注：N，阴性对照；1，结核分枝杆菌H37Rv；2-15，分枝杆菌临床分离株。图1 GenoType MTBDRplus 技术杂交结果Fig.1 Hybridization assay results of GenoType MTBDRplus

2.2MTBDRplus技术检测RIF和INH耐药性结果 在本次研究中，利用传统罗氏药敏技术检测246株结核分枝杆菌，单耐RIF的菌株共计12株，单耐INH的菌株共计18株，耐多药菌株共计8株，全敏感菌株共计224株。

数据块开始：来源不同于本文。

==> src/rtl/fir_pkg.sv <==
// ---------------------------------------------------------------------------
// fir_pkg
// Shared definitions for the FIR filter datapath and its output buffer.
//   FIR_DW             : sample width produced by the filter
//   fir_sample_t       : one filter output sample
//   FIR_OUT_FIFO_DEPTH : default number of entries in the output buffer
// ---------------------------------------------------------------------------
package fir_pkg;

    localparam int FIR_DW             = 8;
    localparam int FIR_OUT_FIFO_DEPTH = 8;

    typedef logic [FIR_DW-1:0] fir_sample_t;

endpackage

==> src/rtl/fifo_regfile.sv <==
// ---------------------------------------------------------------------------
// fifo_regfile
// DEPTH x DW register array used as FIFO storage. One synchronous write
// port and one asynchronous (combinational) read port. Contents are not
// reset; the owning FIFO tracks which entries are meaningful.
// Ports:
//   clk   : write clock
//   we    : write enable
//   waddr : write address
//   wdata : write data
//   raddr : read address
//   rdata : read data, combinational from raddr
// ---------------------------------------------------------------------------
module fifo_regfile #(
    parameter int DW    = 8,
    parameter int DEPTH = 8,
    parameter int AW    = $clog2(DEPTH)
) (
    input  logic          clk,
    input  logic          we,
    input  logic [AW-1:0] waddr,
    input  logic [DW-1:0] wdata,
    input  logic [AW-1:0] raddr,
    output logic [DW-1:0] rdata
);

    logic [DW-1:0] mem [DEPTH];

    always_ff @(posedge clk) begin
        if (we) begin
            mem[waddr] <= wdata;
        end
    end

    assign rdata = mem[raddr];

endmodule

以传统罗氏药敏为金标准，MTBDRplus检测RIF耐药性的灵敏度和特异度分别为91.7%和99.6%，阳性预测值和阴性预测值分别为91.7%和99.6%，如表1所示。传统罗氏药敏方法和MTBDRplus技术检测RIF的耐药率均为4.9%，在福州地区用这两种方法检测RIF耐药比较差异无统计学意义(χ2=0.500，P=0.48>0.05)，两种方法结果一致性较好(Kappa=0.912)。

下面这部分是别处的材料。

--- src/rtl/seq_bit_serializer.sv ---
// Parallel-to-serial front end feeding the detector's serial input X, one bit per clock.
// Define SER_PARITY_EN to append an even-parity cycle after every word.
module seq_bit_serializer #(
   parameter int DATA_W    = 8,
   parameter bit MSB_FIRST = 1'b1,
   parameter bit IDLE_BIT  = 1'b0,
   localparam int CW       = $clog2(DATA_W + 1)
) (
   input  logic              clk,
   input  logic              rst,
   input  logic [DATA_W-1:0] in_data,
   input  logic [CW-1:0]     in_len,
   input  logic              in_valid,
   output logic              in_ready,
   output logic              X,
   output logic              x_valid,
   output logic              frame_done,
   output logic              busy
);

   typedef enum logic [1:0] {IDLE, SHIFT, PARITY} state_t;

   state_t            state, state_n;
   logic [DATA_W-1:0] sreg, sreg_n;
   logic [CW-1:0]     cnt, cnt_n, len_eff;
   logic              x_n, xv_n, fd_n, busy_n;
   logic              accept, last_bit;
`ifdef SER_PARITY_EN
   logic              par, par_n;
`endif

   function automatic logic head(input logic [DATA_W-1:0] v);
      return MSB_FIRST ? v[DATA_W-1] : v[0];
   endfunction

   assign last_bit = (state == SHIFT) && (cnt == CW'(1));

   // Ready opens in the final cycle of a word so the next word follows with no gap.
`ifdef SER_PARITY_EN
   assign in_ready = !rst && ((state == IDLE) || (state == PARITY));
`else
   assign in_ready = !rst && ((state == IDLE) || last_bit);
`endif

   assign accept  = in_valid && in_ready;
   assign len_eff = ((in_len == '0) || (in_len > CW'(DATA_W))) ? CW'(DATA_W) : in_len;

   // NOTE: every variable gets a default at the top of always_comb; a missing branch would infer a latch.
   always_comb begin
      state_n = state;
      sreg_n  = sreg;
      cnt_n   = cnt;
`ifdef SER_PARITY_EN
      par_n   = par;
`endif
      if (accept) begin
         state_n = SHIFT;
         // MSB-first words are left-aligned so the head is always bit DATA_W-1.
         sreg_n  = MSB_FIRST ? (in_data << (DATA_W - int'(len_eff))) : in_data;
         cnt_n   = len_eff;
`ifdef SER_PARITY_EN
         par_n   = head(sreg_n);
`endif
      end else begin
         case (state)
            SHIFT: begin
               if (last_bit) begin
`ifdef SER_PARITY_EN
                  state_n = PARITY;
`else
                  state_n = IDLE;
`endif
                  cnt_n   = '0;
               end else begin
                  sreg_n = MSB_FIRST ? (sreg << 1) : (sreg >> 1);
                  cnt_n  = cnt - CW'(1);
`ifdef SER_PARITY_EN
                  par_n  = par ^ head(sreg_n);
`endif
               end
            end
            default: state_n = IDLE;
         endcase
      end

      x_n    = IDLE_BIT;
      fd_n   = 1'b0;
      xv_n   = (state_n != IDLE);
      busy_n = (state_n != IDLE);
      if (state_n == SHIFT) begin
         x_n = head(sreg_n);
`ifndef SER_PARITY_EN
         fd_n = (cnt_n == CW'(1));
`endif
      end
`ifdef SER_PARITY_EN
      if (state_n == PARITY) begin
         x_n  = par;
         fd_n = 1'b1;
      end
`endif
   end

   // NOTE: sequential state uses non-blocking assignments so every flop samples pre-edge values.
   always_ff @(posedge clk) begin
      if (rst) begin
         state      <= IDLE;
         sreg       <= '0;
         cnt        <= '0;
         X          <= IDLE_BIT;
         x_valid    <= 1'b0;
         frame_done <= 1'b0;
         busy       <= 1'b0;
`ifdef SER_PARITY_EN
         par        <= 1'b0;
`endif
      end else begin
         state      <= state_n;
         sreg       <= sreg_n;
         cnt        <= cnt_n;
         X          <= x_n;
         x_valid    <= xv_n;
         frame_done <= fd_n;
         busy       <= busy_n;
`ifdef SER_PARITY_EN
         par        <= par_n;
`endif
      end
   end

endmodule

以传统罗氏药敏为金标准，MTBDRplus检测INH耐药性的灵敏度和特异度分别为83.3%和95.2%，阳性预测值和阴性预测值分别为57.7%和98.6%，见表1。传统罗氏药敏方法检测INH的耐药率为7.3%，MTBDRplus技术检测INH耐药率为10.6%，在福州地区用这两种方法检测INH耐药比较差异无统计学意义(χ2=3.500，P=0.061>0.05)，两种方法结果一致性一般(Kappa=0.652)。

表1 MTBDRplus检测结果与罗氏药敏结果比较
Tab.1 Comparison the results of MTBDRplus test with those of Lwenstein-Jensen culture plus drug susceptibility

罗氏药敏结果MTBDRplus结果RIFINH耐药敏感耐药敏感耐药1111511敏感12333217合计1223418228

2.3MTBDRplus技术检测结核分枝杆菌临床分离株katG和inhA基因突变 以传统罗氏药敏为金标准，MTBDRplus技术检测INHkatG耐药基因突变灵敏度和特异度分别为77.8%和99.6%，阳性预测值和阴性预测值分别为93.3%和98.3%，见表2。传统罗氏药敏方法检测INH的耐药率为7.3%，MTBDRplus技术检测katG耐药基因突变率为10.6%，在福州地区用这两种方法检测INH耐药比较差异无统计学意义(χ2=0.800，P=0.371>0.05)，两种方法结果一致性较好(Kappa=0.838)。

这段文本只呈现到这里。